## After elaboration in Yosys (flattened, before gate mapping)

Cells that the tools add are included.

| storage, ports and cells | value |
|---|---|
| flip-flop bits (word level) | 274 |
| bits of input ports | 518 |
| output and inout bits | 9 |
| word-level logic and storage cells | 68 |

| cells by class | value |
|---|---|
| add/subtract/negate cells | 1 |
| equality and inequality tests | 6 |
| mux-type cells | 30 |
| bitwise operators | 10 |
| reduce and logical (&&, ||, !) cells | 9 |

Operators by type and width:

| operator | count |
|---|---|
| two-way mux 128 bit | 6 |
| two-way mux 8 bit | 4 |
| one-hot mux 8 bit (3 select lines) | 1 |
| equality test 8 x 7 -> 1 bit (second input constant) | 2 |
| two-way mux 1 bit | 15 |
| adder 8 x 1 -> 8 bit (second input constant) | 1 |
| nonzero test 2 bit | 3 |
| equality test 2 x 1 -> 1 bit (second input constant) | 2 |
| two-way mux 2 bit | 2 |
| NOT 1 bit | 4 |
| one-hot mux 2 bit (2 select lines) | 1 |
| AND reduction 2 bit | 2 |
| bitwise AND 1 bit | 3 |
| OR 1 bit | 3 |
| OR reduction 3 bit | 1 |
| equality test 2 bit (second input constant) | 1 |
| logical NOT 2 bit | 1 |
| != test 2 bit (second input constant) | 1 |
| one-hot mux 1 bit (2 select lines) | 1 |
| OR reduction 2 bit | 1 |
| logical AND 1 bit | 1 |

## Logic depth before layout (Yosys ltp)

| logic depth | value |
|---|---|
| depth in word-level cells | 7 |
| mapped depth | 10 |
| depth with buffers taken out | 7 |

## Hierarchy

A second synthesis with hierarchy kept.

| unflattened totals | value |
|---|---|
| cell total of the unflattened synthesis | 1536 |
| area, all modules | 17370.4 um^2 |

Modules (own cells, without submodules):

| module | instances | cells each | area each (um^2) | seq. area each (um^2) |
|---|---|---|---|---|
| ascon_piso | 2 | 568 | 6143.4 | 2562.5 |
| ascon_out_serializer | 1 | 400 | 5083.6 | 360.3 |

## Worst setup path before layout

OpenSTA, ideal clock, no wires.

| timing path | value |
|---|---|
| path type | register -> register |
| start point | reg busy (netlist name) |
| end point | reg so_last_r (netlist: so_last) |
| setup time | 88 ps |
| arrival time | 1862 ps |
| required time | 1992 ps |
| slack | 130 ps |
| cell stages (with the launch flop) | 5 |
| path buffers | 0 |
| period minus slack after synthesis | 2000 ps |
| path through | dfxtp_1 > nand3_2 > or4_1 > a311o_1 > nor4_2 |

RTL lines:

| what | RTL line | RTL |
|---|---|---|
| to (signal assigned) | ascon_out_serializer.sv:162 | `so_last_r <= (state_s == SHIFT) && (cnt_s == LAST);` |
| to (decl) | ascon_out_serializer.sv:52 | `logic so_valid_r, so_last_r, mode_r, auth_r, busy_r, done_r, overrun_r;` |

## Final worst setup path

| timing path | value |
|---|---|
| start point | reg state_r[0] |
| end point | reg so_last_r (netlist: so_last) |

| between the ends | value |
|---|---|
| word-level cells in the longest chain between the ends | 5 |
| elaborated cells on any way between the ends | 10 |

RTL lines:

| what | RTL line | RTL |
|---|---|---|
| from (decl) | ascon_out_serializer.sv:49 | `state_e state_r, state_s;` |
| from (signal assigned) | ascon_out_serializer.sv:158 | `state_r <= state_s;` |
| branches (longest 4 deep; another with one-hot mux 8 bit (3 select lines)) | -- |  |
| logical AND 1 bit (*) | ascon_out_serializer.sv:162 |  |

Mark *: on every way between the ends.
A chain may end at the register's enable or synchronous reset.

### [TASK DETAILS]
Transcribe each entry above exactly as it reads.

### [RESPONSE]
## After elaboration in Yosys (flattened, before gate mapping)

Cells that the tools add are included.

| storage, ports and cells | value |
|---|---|
| flip-flop bits (word level) | 274 |
| bits of input ports | 518 |
| output and inout bits | 9 |
| word-level logic and storage cells | 68 |

| cells by class | value |
|---|---|
| add/subtract/negate cells | 1 |
| equality and inequality tests | 6 |
| mux-type cells | 30 |
| bitwise operators | 10 |
| reduce and logical (&&, ||, !) cells | 9 |

Operators by type and width:

| operator | count |
|---|---|
| two-way mux 128 bit | 6 |
| two-way mux 8 bit | 4 |
| one-hot mux 8 bit (3 select lines) | 1 |
| equality test 8 x 7 -> 1 bit (second input constant) | 2 |
| two-way mux 1 bit | 15 |
| adder 8 x 1 -> 8 bit (second input constant) | 1 |
| nonzero test 2 bit | 3 |
| equality test 2 x 1 -> 1 bit (second input constant) | 2 |
| two-way mux 2 bit | 2 |
| NOT 1 bit | 4 |
| one-hot mux 2 bit (2 select lines) | 1 |
| AND reduction 2 bit | 2 |
| bitwise AND 1 bit | 3 |
| OR 1 bit | 3 |
| OR reduction 3 bit | 1 |
| equality test 2 bit (second input constant) | 1 |
| logical NOT 2 bit | 1 |
| != test 2 bit (second input constant) | 1 |
| one-hot mux 1 bit (2 select lines) | 1 |
| OR reduction 2 bit | 1 |
| logical AND 1 bit | 1 |

## Logic depth before layout (Yosys ltp)

| logic depth | value |
|---|---|
| depth in word-level cells | 7 |
| mapped depth | 10 |
| depth with buffers taken out | 7 |

## Hierarchy

A second synthesis with hierarchy kept.

| unflattened totals | value |
|---|---|
| cell total of the unflattened synthesis | 1536 |
| area, all modules | 17370.4 um^2 |

Modules (own cells, without submodules):

| module | instances | cells each | area each (um^2) | seq. area each (um^2) |
|---|---|---|---|---|
| ascon_piso | 2 | 568 | 6143.4 | 2562.5 |
| ascon_out_serializer | 1 | 400 | 5083.6 | 360.3 |

## Worst setup path before layout

OpenSTA, ideal clock, no wires.

| timing path | value |
|---|---|
| path type | register -> register |
| start point | reg busy (netlist name) |
| end point | reg so_last_r (netlist: so_last) |
| setup time | 88 ps |
| arrival time | 1862 ps |
| required time | 1992 ps |
| slack | 130 ps |
| cell stages (with the launch flop) | 5 |
| path buffers | 0 |
| period minus slack after synthesis | 2000 ps |
| path through | dfxtp_1 > nand3_2 > or4_1 > a311o_1 > nor4_2 |

RTL lines:

| what | RTL line | RTL |
|---|---|---|
| to (signal assigned) | ascon_out_serializer.sv:162 | `so_last_r <= (state_s == SHIFT) && (cnt_s == LAST);` |
| to (decl) | ascon_out_serializer.sv:52 | `logic so_valid_r, so_last_r, mode_r, auth_r, busy_r, done_r, overrun_r;` |

## Final worst setup path

| timing path | value |
|---|---|
| start point | reg state_r[0] |
| end point | reg so_last_r (netlist: so_last) |

| between the ends | value |
|---|---|
| word-level cells in the longest chain between the ends | 5 |
| elaborated cells on any way between the ends | 10 |

RTL lines:

| what | RTL line | RTL |
|---|---|---|
| from (decl) | ascon_out_serializer.sv:49 | `state_e state_r, state_s;` |
| from (signal assigned) | ascon_out_serializer.sv:158 | `state_r <= state_s;` |
| branches (longest 4 deep; another with one-hot mux 8 bit (3 select lines)) | -- |  |
| logical AND 1 bit (*) | ascon_out_serializer.sv:162 |  |

Mark *: on every way between the ends.
A chain may end at the register's enable or synchronous reset.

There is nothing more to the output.